Tuesday, August 24, 2010

It Has Probably Exploded By Now

Yesterday's boatbuilding began with me discovering two mating camel crickets as I was moving plywood in search of a Torx wrench for my bike. I calmly re-swallowed my lunch, selected a long piece of scrap wood, and BANGED THE BEJABBERS out of the other side of the plywood.

A second inspection showed the in flagrante disgusting situation had ended and the crickets were nowhere in sight. Teach them to join carapaces near my boat. What I need are some raccoons, snakes, and wolf spiders to eat up the crickets.

Then I worked more on the starboard sheer stringer: a long, bendy piece of fir that -- in defiance of all laws of physics, wood properties, and sense of moral rightness -- stops being bendy as soon as I clamp it along the frames, and instantly becomes a spring loaded-piece of fragrant (it is fir, after all) death. Every time I struggle to get it into the frame notches I feel like I'm slowly cranking a crossbow into high tension.

Well, I shot a few clamps through the air and dropped a few more on my feet, but finally got everything lined up into a nice fair curve. So far the stringer has not ripped the frames out of the boat. Then, as if things weren't precarious enough already, I drilled it for 30mm x #8 countersunk bronze screws. Now my spring-loaded, just-reached-maximum-bend, did-you-know-a-crossbow-bolt-can-drop-a-velociraptor-at-forty-yards, fir stringer has been further weakened by half a dozen holes.

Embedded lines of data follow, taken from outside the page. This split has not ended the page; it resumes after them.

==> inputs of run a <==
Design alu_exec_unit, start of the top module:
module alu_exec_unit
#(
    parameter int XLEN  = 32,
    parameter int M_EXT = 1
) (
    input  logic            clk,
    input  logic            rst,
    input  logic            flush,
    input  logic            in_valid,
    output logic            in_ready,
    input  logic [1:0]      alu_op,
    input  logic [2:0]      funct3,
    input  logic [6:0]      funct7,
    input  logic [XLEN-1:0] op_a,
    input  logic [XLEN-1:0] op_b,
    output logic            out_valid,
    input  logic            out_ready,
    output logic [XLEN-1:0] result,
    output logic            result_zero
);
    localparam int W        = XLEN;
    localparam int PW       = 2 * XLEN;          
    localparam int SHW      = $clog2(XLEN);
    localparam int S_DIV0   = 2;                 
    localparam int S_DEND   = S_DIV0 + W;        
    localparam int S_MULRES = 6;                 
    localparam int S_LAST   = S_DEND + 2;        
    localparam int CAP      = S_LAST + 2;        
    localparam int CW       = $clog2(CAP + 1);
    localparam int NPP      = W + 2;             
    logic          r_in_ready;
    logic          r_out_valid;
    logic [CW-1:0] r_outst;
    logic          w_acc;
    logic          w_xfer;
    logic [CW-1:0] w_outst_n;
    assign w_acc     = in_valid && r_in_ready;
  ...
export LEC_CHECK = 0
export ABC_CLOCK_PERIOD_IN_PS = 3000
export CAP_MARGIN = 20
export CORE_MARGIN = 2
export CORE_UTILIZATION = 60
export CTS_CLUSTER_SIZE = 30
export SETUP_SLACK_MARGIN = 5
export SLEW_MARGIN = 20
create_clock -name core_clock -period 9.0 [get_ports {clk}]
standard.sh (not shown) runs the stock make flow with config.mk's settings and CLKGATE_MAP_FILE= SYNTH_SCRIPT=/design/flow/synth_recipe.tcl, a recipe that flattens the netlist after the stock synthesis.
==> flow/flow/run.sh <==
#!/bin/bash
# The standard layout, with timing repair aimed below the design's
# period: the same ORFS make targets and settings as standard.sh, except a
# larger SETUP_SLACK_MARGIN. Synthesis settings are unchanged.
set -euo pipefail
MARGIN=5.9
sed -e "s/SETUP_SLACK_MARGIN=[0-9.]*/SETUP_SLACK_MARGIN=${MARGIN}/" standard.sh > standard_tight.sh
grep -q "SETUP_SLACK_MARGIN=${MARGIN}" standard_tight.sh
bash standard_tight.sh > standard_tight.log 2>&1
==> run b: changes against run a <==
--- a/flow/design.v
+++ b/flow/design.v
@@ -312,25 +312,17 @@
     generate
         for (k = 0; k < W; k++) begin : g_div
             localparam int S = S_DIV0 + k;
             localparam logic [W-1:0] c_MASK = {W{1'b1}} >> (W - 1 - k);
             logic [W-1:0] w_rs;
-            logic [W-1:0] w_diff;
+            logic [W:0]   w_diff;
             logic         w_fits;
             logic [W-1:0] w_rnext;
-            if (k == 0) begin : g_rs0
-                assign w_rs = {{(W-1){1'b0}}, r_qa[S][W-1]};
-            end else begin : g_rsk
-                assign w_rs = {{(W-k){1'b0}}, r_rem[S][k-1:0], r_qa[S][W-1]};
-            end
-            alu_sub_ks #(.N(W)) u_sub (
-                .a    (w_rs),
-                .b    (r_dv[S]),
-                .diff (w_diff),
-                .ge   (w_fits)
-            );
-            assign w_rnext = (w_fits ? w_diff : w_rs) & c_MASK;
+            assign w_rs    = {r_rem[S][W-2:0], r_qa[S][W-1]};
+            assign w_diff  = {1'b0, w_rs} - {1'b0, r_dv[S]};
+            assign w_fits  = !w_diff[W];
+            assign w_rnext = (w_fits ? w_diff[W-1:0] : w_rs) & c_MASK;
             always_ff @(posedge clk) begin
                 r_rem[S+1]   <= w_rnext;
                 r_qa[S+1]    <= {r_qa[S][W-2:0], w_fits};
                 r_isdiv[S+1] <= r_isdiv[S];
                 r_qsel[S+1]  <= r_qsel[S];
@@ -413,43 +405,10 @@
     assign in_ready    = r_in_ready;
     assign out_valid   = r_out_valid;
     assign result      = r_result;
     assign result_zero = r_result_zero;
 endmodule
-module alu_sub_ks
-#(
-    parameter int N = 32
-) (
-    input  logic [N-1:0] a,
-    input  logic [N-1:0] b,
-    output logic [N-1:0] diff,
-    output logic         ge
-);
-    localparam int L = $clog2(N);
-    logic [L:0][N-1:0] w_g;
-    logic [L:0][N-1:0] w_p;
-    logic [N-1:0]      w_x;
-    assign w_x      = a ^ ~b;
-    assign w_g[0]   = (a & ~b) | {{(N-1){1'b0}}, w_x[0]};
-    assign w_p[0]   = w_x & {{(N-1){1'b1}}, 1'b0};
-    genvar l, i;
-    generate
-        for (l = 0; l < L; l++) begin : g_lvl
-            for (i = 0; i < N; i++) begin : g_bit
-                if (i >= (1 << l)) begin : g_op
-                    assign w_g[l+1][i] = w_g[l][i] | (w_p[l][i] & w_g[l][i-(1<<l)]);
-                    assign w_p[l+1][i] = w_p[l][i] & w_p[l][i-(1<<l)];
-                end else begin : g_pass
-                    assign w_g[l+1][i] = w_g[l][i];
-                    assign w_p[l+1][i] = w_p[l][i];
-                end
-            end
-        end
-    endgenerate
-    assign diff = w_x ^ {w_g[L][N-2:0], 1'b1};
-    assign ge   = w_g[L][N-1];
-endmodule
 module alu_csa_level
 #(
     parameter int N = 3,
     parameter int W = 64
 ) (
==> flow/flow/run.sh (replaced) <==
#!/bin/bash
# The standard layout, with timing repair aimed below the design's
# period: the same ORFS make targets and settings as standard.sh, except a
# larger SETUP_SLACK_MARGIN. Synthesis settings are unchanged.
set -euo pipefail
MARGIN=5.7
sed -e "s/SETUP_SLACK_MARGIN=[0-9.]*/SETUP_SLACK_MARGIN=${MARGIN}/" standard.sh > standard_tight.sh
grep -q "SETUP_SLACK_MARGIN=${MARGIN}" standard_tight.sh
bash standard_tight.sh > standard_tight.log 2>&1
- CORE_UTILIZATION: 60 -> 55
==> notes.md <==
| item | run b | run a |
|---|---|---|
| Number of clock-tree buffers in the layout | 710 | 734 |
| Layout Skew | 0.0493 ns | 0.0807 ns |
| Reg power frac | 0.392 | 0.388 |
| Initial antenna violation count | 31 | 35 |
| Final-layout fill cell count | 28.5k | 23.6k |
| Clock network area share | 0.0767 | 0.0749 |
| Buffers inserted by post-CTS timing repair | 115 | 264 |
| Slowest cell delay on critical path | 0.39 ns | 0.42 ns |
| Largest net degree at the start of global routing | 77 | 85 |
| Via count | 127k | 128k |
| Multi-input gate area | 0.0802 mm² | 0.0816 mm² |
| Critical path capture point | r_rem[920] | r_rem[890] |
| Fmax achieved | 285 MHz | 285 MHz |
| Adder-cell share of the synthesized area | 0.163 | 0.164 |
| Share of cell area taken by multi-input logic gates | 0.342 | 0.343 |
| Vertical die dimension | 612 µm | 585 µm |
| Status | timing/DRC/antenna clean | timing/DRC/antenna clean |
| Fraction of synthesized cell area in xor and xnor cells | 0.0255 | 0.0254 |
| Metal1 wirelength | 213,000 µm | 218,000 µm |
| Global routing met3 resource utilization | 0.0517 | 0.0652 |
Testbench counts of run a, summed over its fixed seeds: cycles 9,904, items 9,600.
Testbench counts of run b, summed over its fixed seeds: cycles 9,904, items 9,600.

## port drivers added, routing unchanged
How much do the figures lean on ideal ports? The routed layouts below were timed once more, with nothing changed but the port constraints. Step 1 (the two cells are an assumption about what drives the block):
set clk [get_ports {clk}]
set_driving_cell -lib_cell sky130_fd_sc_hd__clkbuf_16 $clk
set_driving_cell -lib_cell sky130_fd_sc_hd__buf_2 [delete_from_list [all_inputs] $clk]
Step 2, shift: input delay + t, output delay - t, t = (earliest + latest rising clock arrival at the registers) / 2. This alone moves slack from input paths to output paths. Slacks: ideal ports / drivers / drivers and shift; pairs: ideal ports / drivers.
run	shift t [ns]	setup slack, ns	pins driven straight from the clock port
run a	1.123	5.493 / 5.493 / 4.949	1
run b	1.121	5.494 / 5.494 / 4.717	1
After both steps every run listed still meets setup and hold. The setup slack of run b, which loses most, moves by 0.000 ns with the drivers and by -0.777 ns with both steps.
Source: an optimization exercise on an open RTL-to-GDS flow (aim: a short achievable clock period and few clock cycles). Production flows keep margins and buffers that such runs may drop. Function was checked by simulation only, so behaviour that the tests miss may differ from the original. No activity file was given, so power comes from the tool's default toggle rates.

File: run.sh
#!/bin/bash
# synth_recipe.tcl (not shown) runs the flow's synth.tcl, then flattens the netlist and writes it again
# the make line also repeats each setting of config.mk as NAME=value (left out here)
make -C /OpenROAD-flow-scripts/flow DESIGN_CONFIG=/design/flow/config.mk WORK_HOME=/design/flow/orfs CLKGATE_MAP_FILE= SYNTH_SCRIPT=/design/flow/synth_recipe.tcl finish
File: config.mk
export PLATFORM = sky130hd
export DESIGN_NAME = l2_ctrl_top
export DESIGN_NICKNAME = l2_ctrl_top
export VERILOG_FILES = /design/flow/design.v
export SDC_FILE = /design/flow/constraint.sdc
export NUM_CORES = 4
export LEC_CHECK = 0
export CAP_MARGIN = 20
export CORE_MARGIN = 2
export CORE_UTILIZATION = 40
export SETUP_SLACK_MARGIN = 0.2
export SLEW_MARGIN = 20
File: constraint.sdc
create_clock -name core_clock -period 5.5 [get_ports {clk}]
set_input_delay 1.1000 -clock core_clock [delete_from_list [all_inputs] [get_ports {clk}]]
set_output_delay 1.1000 -clock core_clock [all_outputs]
set_load 0.01 [all_outputs]
File: design.v
`timescale 1ns/100ps
package l2_cfg_pkg;
    localparam int L2_SETS        = 16;
    localparam int L2_SET_BITS    = 4;
    localparam int L2_WAYS        = 4;
    localparam int L2_WAY_BITS    = 2;
    localparam int OFFSET_BITS    = 4;                             
    localparam int ADDR_BITS      = 16;
    localparam int LINE_ADDR_BITS = ADDR_BITS - OFFSET_BITS;       
    localparam int L2_TAG_BITS    = LINE_ADDR_BITS - L2_SET_BITS;  
    typedef logic [L2_SET_BITS-1:0]    l2_set_t;
    typedef logic [L2_WAY_BITS-1:0]    l2_way_t;
    typedef logic [L2_TAG_BITS-1:0]    l2_tag_t;
    typedef logic [LINE_ADDR_BITS-1:0] line_addr_t;
    typedef logic [OFFSET_BITS-1:0]    offset_t;
    typedef struct packed {
        l2_tag_t tag;
        l2_set_t set;
        offset_t offset;
    } addr_fields_t;
    typedef struct packed {
        line_addr_t line_addr;
        offset_t    offset;
    } addr_line_t;
    typedef union packed {
        addr_fields_t f;
        addr_line_t   l;
    } addr_u;
endpackage
`timescale 1ns/100ps
package l2_coh_pkg;
    typedef enum logic [1:0] {
        INVALID   = 2'b00,
        SHARED    = 2'b01,
        EXCLUSIVE = 2'b10,
        MODIFIED  = 2'b11
    } state_t;
    typedef enum logic [1:0] {
        READ        = 2'b00,
        READ_ATOMIC = 2'b01,
        WRITE       = 2'b10
    } cpu_msg_t;
    typedef enum logic [1:0] {
        REQ_S = 2'b00,
        REQ_E = 2'b01,
        REQ_M = 2'b10
    } coh_msg_t;
endpackage
`timescale 1ns/100ps
module l2_tag_store
(
    input  logic       clk,
    input  logic       rst,
    input  l2_cfg_pkg::l2_set_t    set_i,
    input  logic       wr_en_i,
    input  l2_cfg_pkg::l2_way_t    wr_way_i,        
    input  logic [1:0] wr_state_i,
    input  l2_cfg_pkg::l2_tag_t    wr_tag_i,
    input  l2_cfg_pkg::l2_tag_t    lookup_tag_i,
    output logic       hit_o,
    output l2_cfg_pkg::l2_way_t    hit_way_o,
    output logic [1:0] hit_state_o,
    output logic       empty_found_o,
    output l2_cfg_pkg::l2_way_t    empty_way_o,
    output l2_cfg_pkg::l2_tag_t    way_tag_o        
);
    l2_coh_pkg::state_t  states [l2_cfg_pkg::L2_SETS][l2_cfg_pkg::L2_WAYS];
    l2_cfg_pkg::l2_tag_t tags   [l2_cfg_pkg::L2_SETS][l2_cfg_pkg::L2_WAYS];
    always_ff @(posedge clk or negedge rst) begin
        if (!rst) begin
            for (int s = 0; s < l2_cfg_pkg::L2_SETS; s++) begin
                for (int w = 0; w < l2_cfg_pkg::L2_WAYS; w++) begin
                    states[s][w] <= l2_coh_pkg::INVALID;
                end
            end
        end else if (wr_en_i) begin
            if (wr_state_i == l2_coh_pkg::INVALID) begin
                for (int w = 0; w < l2_cfg_pkg::L2_WAYS; w++) begin
                    states[set_i][w] <= l2_coh_pkg::INVALID;  
                end
            end else begin
                states[set_i][wr_way_i] <= l2_coh_pkg::state_t'(wr_state_i);
            end
        end
    end
    always_ff @(posedge clk) begin
        if (wr_en_i) begin
            tags[set_i][wr_way_i] <= wr_tag_i;
        end
    end
    always_comb begin
        hit_o         = 1'b0;
        hit_way_o     = '0;
        hit_state_o   = l2_coh_pkg::INVALID;
        empty_found_o = 1'b0;
        empty_way_o   = '0;
        for (int w = 0; w < l2_cfg_pkg::L2_WAYS; w++) begin
            if (states[set_i][w] != l2_coh_pkg::INVALID && tags[set_i][w] == lookup_tag_i) begin
                hit_o       = 1'b1;
                hit_way_o   = l2_cfg_pkg::L2_WAY_BITS'(w);
                hit_state_o = states[set_i][w];
            end
        end
        for (int w = l2_cfg_pkg::L2_WAYS - 1; w >= 0; w--) begin
            if (states[set_i][w] == l2_coh_pkg::INVALID) begin
                empty_found_o = 1'b1;
                empty_way_o   = l2_cfg_pkg::L2_WAY_BITS'(w);  
            end
        end
    end
    assign way_tag_o = tags[set_i][wr_way_i];
endmodule
`timescale 1ns/100ps
module l2_sweep_counter
(
    input  logic    clk,
    input  logic    rst,
    input  logic    sweep_en_i,
    input  logic    victim_adv_i,
    output l2_cfg_pkg::l2_set_t sweep_set_o,
    output logic    sweep_last_o,
    output l2_cfg_pkg::l2_way_t victim_way_o
);
    l2_cfg_pkg::l2_set_t sweep_set;
    l2_cfg_pkg::l2_way_t victim_way;
    always_ff @(posedge clk or negedge rst) begin
        if (!rst) begin
            sweep_set <= '0;
        end else if (sweep_en_i) begin
            sweep_set <= sweep_set + 1'b1;
        end
    end
    always_ff @(posedge clk or negedge rst) begin
        if (!rst) begin
            victim_way <= '0;
        end else if (victim_adv_i) begin
            if (victim_way == l2_cfg_pkg::L2_WAY_BITS'(l2_cfg_pkg::L2_WAYS - 1)) begin
                victim_way <= '0;
            end else begin
                victim_way <= victim_way + 1'b1;
            end
        end
    end
    assign sweep_set_o  = sweep_set;
    assign sweep_last_o = (sweep_set == l2_cfg_pkg::L2_SET_BITS'(l2_cfg_pkg::L2_SETS - 1));
    assign victim_way_o = victim_way;
endmodule
From an optimization exercise on the open Yosys and OpenROAD flow, aimed at small area; shortcuts taken in it are not production practice. In this exercise RTL edits were held to simulation tests only and were not proved equivalent to the original. Power and IR drop assume default switching activity.

==> module bht_btb, before the edit <==
module bht_btb (
    input  logic        clk,
    input  logic        rst_n,
    input  logic [3:0]  rd_idx_i,
    input  logic [25:0] rd_tag_i,
    output logic        rd_hit_o,
    output logic        rd_ctr_hi_o,
    output logic [29:0] rd_target_o,
    input  logic        upd_en_i,
    input  logic        upd_is_jmp_i,
    input  logic        upd_taken_i,
    input  logic [3:0]  upd_idx_i,
    input  logic [25:0] upd_tag_i,
    input  logic [29:0] upd_target_i
);
    logic [15:0] valid_q;
    logic [15:0][25:0] tag_q;
    logic [15:0][29:0] target_q;
    logic [15:0][1:0]  ctr_q;
    logic [15:0] rd_sel, upd_sel, we_ctr, we_ent;
    logic        upd_hit;
    logic [1:0]  ctr_base;
    logic [1:0]  ctr_d;
    logic        rd_valid, upd_valid;
    logic [25:0] rd_tag, upd_tag;
    logic [1:0]  rd_ctr, upd_ctr;
    logic [29:0] rd_target;
    always_comb begin
        for (int i = 0; i < 16; i++) begin
            rd_sel[i]  = (rd_idx_i == i[3:0]);
            upd_sel[i] = (upd_idx_i == i[3:0]);
        end
    end
    logic [57:0] rd_col  [16];
    logic [28:0] upd_col [16];
    logic [57:0] rd_word;
    logic [28:0] upd_word;
    for (genvar i = 0; i < 16; i++) begin : g_col
        assign rd_col[i]  = {valid_q[i], ctr_q[i][1], tag_q[i], target_q[i]};
        assign upd_col[i] = {valid_q[i], ctr_q[i], tag_q[i]};
    end
    for (genvar b = 0; b < 58; b++) begin : g_rd
        logic [15:0] d;
        for (genvar i = 0; i < 16; i++) begin : g_d
            assign d[i] = rd_col[i][b];
        end
        bht_rd16 u_rd (.sel_i(rd_sel), .d_i(d), .q_o(rd_word[b]));
    end
    for (genvar b = 0; b < 29; b++) begin : g_upd
        logic [15:0] d;
        for (genvar i = 0; i < 16; i++) begin : g_d
            assign d[i] = upd_col[i][b];
        end
        bht_rd16 u_rd (.sel_i(upd_sel), .d_i(d), .q_o(upd_word[b]));
    end
    assign {rd_valid, rd_ctr[1], rd_tag, rd_target} = rd_word;
    assign rd_ctr[0] = 1'b0;
    assign {upd_valid, upd_ctr, upd_tag} = upd_word;
    assign rd_hit_o    = rd_valid && (rd_tag == rd_tag_i);
    assign rd_ctr_hi_o = rd_ctr[1];
    assign rd_target_o = rd_target;
    assign upd_hit  = upd_valid && (upd_tag == upd_tag_i);
    assign ctr_base = upd_hit ? upd_ctr : 2'b01;
    always_comb begin
        if (upd_is_jmp_i)
            ctr_d = 2'b11;
        else if (upd_taken_i)
            ctr_d = (ctr_base == 2'b11) ? 2'b11 : ctr_base + 2'd1;
        else
            ctr_d = (ctr_base == 2'b00) ? 2'b00 : ctr_base - 2'd1;
    end
    assign we_ctr = upd_sel & {16{upd_en_i}};
    assign we_ent = we_ctr & {16{upd_taken_i}};
    always_ff @(posedge clk or negedge rst_n) begin
        if (!rst_n)
            valid_q <= '0;
        else
            valid_q <= valid_q | we_ent;
    end
    logic [15:0][55:0] ent_d;
    logic [15:0][1:0]  ctr_n;
    for (genvar i = 0; i < 16; i++) begin : g_ent
        bht_hold #(.W(56)) u_hold (
            .we_i   (we_ent[i]),
            .hold_i (~we_ent[i]),
            .d_i    ({upd_tag_i, upd_target_i}),
            .q_i    ({tag_q[i], target_q[i]}),
            .n_o    (ent_d[i])
        );
        bht_hold #(.W(2)) u_hold_ctr (
            .we_i   (we_ctr[i]),
            .hold_i (~we_ctr[i]),
            .d_i    (ctr_d),
            .q_i    (ctr_q[i]),
            .n_o    (ctr_n[i])
        );
    end
    always_ff @(posedge clk) begin
        for (int i = 0; i < 16; i++) begin
            ctr_q[i]                <= ctr_n[i];
            {tag_q[i], target_q[i]} <= ent_d[i];
        end
    end
endmodule
==> module bht_hold, before the edit <==
module bht_hold #(
    parameter int W = 56
) (
    input  logic         we_i,
    input  logic         hold_i,
    input  logic [W-1:0] d_i,
    input  logic [W-1:0] q_i,
    output logic [W-1:0] n_o
);
    assign n_o = ({W{we_i}} & d_i) | ({W{hold_i}} & q_i);
endmodule
clock: 8.5 ns
lec_check: 0
cap_margin: 10
core_margin: 2
core_utilization: 45
slew_margin: 10
synth_hierarchical: 1
standard.sh (not shown) runs the stock make flow with config.mk's settings and CLKGATE_MAP_FILE= SYNTH_SCRIPT=/design/flow/synth_recipe.tcl, a recipe that flattens the netlist after the stock synthesis.
==> flow/flow/run.sh <==
#!/bin/bash
# The standard layout with these changes:
#  - port buffers are sky130_fd_sc_hd__buf_1;
#  - the clock tree uses larger sink clusters and no dummy loads.
# Each tool's output goes to ORFS's own logs under orfs/logs/; this script's
# own output goes to run_flow.log.
set -euo pipefail
W=$PWD
exec > >(tee -a "$W/run_flow.log") 2>&1

# synth.tcl with the abc script replaced
sed -e "s#log_cmd abc {\*}\$abc_args#set abc_args [lreplace \$abc_args 1 1 $W/flow/area.abc]\n  log_cmd abc {*}\$abc_args#" \
    "$FLOW_HOME/scripts/synth.tcl" > "$W/area_synth.tcl"
grep -q "flow/area.abc" "$W/area_synth.tcl"
sed "s#source \$::env(SCRIPTS_DIR)/synth.tcl#source $W/area_synth.tcl#" synth_recipe.tcl > "$W/area_synth_recipe.tcl"
grep -q "area_synth.tcl" "$W/area_synth_recipe.tcl"
sed "s#SYNTH_SCRIPT=[^ ]*#SYNTH_SCRIPT=$W/area_synth_recipe.tcl#" standard.sh > "$W/area_standard.sh"
grep -q "area_synth_recipe.tcl" "$W/area_standard.sh"

export BUFFER_PORTS_ARGS="-buffer_cell sky130_fd_sc_hd__buf_1"
export CTS_ARGS="-sink_clustering_enable -repair_clock_nets -dont_use_dummy_load -sink_clustering_size 15 -sink_clustering_max_diameter 80 -buf_list {sky130_fd_sc_hd__clkbuf_4 sky130_fd_sc_hd__clkbuf_8}"
bash "$W/area_standard.sh"
==> flow/flow/area.abc <==
&get -n
&st
&dc2
&syn3
&dch
&nf -R 1000 -E 2
&put
topo
Edit:
--- a/flow/design.v
+++ b/flow/design.v
@@ -42,15 +42,17 @@
         end
     end
     logic [57:0] rd_col  [16];
     logic [28:0] upd_col [16];
     logic [57:0] rd_word;
     logic [28:0] upd_word;
-    for (genvar i = 0; i < 16; i++) begin : g_col
-        assign rd_col[i]  = {valid_q[i], ctr_q[i][1], tag_q[i], target_q[i]};
-        assign upd_col[i] = {valid_q[i], ctr_q[i], tag_q[i]};
+    always_comb begin
+        for (int i = 0; i < 16; i++) begin
+            rd_col[i]  = {valid_q[i], ctr_q[i][1], tag_q[i], target_q[i]};
+            upd_col[i] = {valid_q[i], ctr_q[i], tag_q[i]};
+        end
     end
     for (genvar b = 0; b < 58; b++) begin : g_rd
         logic [15:0] d;
         for (genvar i = 0; i < 16; i++) begin : g_d
             assign d[i] = rd_col[i][b];
         end
@@ -85,32 +87,24 @@
         if (!rst_n)
             valid_q <= '0;
         else
             valid_q <= valid_q | we_ent;
     end
     logic [15:0][55:0] ent_d;
-    logic [15:0][1:0]  ctr_n;
     for (genvar i = 0; i < 16; i++) begin : g_ent
-        bht_hold #(.W(56)) u_hold (
-            .we_i   (we_ent[i]),
+        bht_hold u_hold (
+            .we_i (we_ent[i]),
             .hold_i (~we_ent[i]),
-            .d_i    ({upd_tag_i, upd_target_i}),
-            .q_i    ({tag_q[i], target_q[i]}),
-            .n_o    (ent_d[i])
-        );
-        bht_hold #(.W(2)) u_hold_ctr (
-            .we_i   (we_ctr[i]),
-            .hold_i (~we_ctr[i]),
-            .d_i    (ctr_d),
-            .q_i    (ctr_q[i]),
-            .n_o    (ctr_n[i])
+            .d_i  ({upd_tag_i, upd_target_i}),
+            .q_i  ({tag_q[i], target_q[i]}),
+            .n_o  (ent_d[i])
         );
     end
     always_ff @(posedge clk) begin
         for (int i = 0; i < 16; i++) begin
-            ctr_q[i]                <= ctr_n[i];
+            if (we_ctr[i]) ctr_q[i] <= ctr_d;
             {tag_q[i], target_q[i]} <= ent_d[i];
         end
     end
 endmodule
 module bht_rd16 (
     input  logic [15:0] sel_i,
@@ -127,22 +121,20 @@
     input  logic [2:0] s_i,
     input  logic [2:0] d_i,
     output logic       y_no
 );
     assign y_no = ~|(s_i & d_i);
 endmodule
-module bht_hold #(
-    parameter int W = 56
-) (
-    input  logic         we_i,
-    input  logic         hold_i,
-    input  logic [W-1:0] d_i,
-    input  logic [W-1:0] q_i,
-    output logic [W-1:0] n_o
-);
-    assign n_o = ({W{we_i}} & d_i) | ({W{hold_i}} & q_i);
+module bht_hold (
+    input  logic        we_i,
+    input  logic        hold_i,
+    input  logic [55:0] d_i,
+    input  logic [55:0] q_i,
+    output logic [55:0] n_o
+);
+    assign n_o = ({56{we_i}} & d_i) | ({56{hold_i}} & q_i);
 endmodule
 module pc_gen (
     input  logic        clk,
     input  logic        rst_n,
     input  logic        stall,
     input  logic        ex_valid,
The changed run produced a clean layout.
Routed wire length goes down by 0.74%.
First-iteration DRC count is about the same.
Count of clock-buffer cells in the layout is unchanged.
Synthesized area barely changes.
Power is about the same.
Final area is about the same.
Cell count goes down by 0.72%.
Worst setup slack degrades by 61 ps.
Critical path depth goes up by 1.
Global-route usage goes down by 0.38 points.

## separate check: timing with driven ports
Ports are ideal in the flow. The routed layouts listed here were re-timed in OpenROAD. Step 1 (the two cells are an assumption about what drives the block):
set clk [get_ports {clk}]
set_driving_cell -lib_cell sky130_fd_sc_hd__clkbuf_16 $clk
set_driving_cell -lib_cell sky130_fd_sc_hd__buf_2 [delete_from_list [all_inputs] $clk]
Step 2 also shifts input and output timing later by t, the mid clock arrival at the registers, as if the neighbouring blocks saw the same clock. a / b / c = no drivers / after step 1 / after step 2; a / b = the first two.
| run | shift t [ns] | setup WS [ns] | hold slack, ns | worst setup path after step 2 | worst register clock-pin slew, ns |
|---|---|---|---|---|---|
| the first run | 0.782 | 0.522 / 0.452 / 0.852 | 0.479 / 0.479 / 0.479 | input to register | 0.11 / 0.11 |
| the second run | 0.772 | 0.461 / 0.390 / 1.162 | 0.480 / 0.480 / 0.480 | register to output | 0.11 / 0.11 |
After both steps setup and hold are still met in every run listed.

Despite the mortal terror of the stringer and the crickets, I managed to keep all the clamps in place and scuttle inside. I was afraid to check it this morning before work.

And I never found the Torx wrench.

1 comment:

Anonymous said...

I was sitting in traffic last week when I turned and saw a five-foot camelback cricket beside me. It was a poster for caving in Utah pasted on the side of a U-Haul van. Trust me, they are even scarier at this size.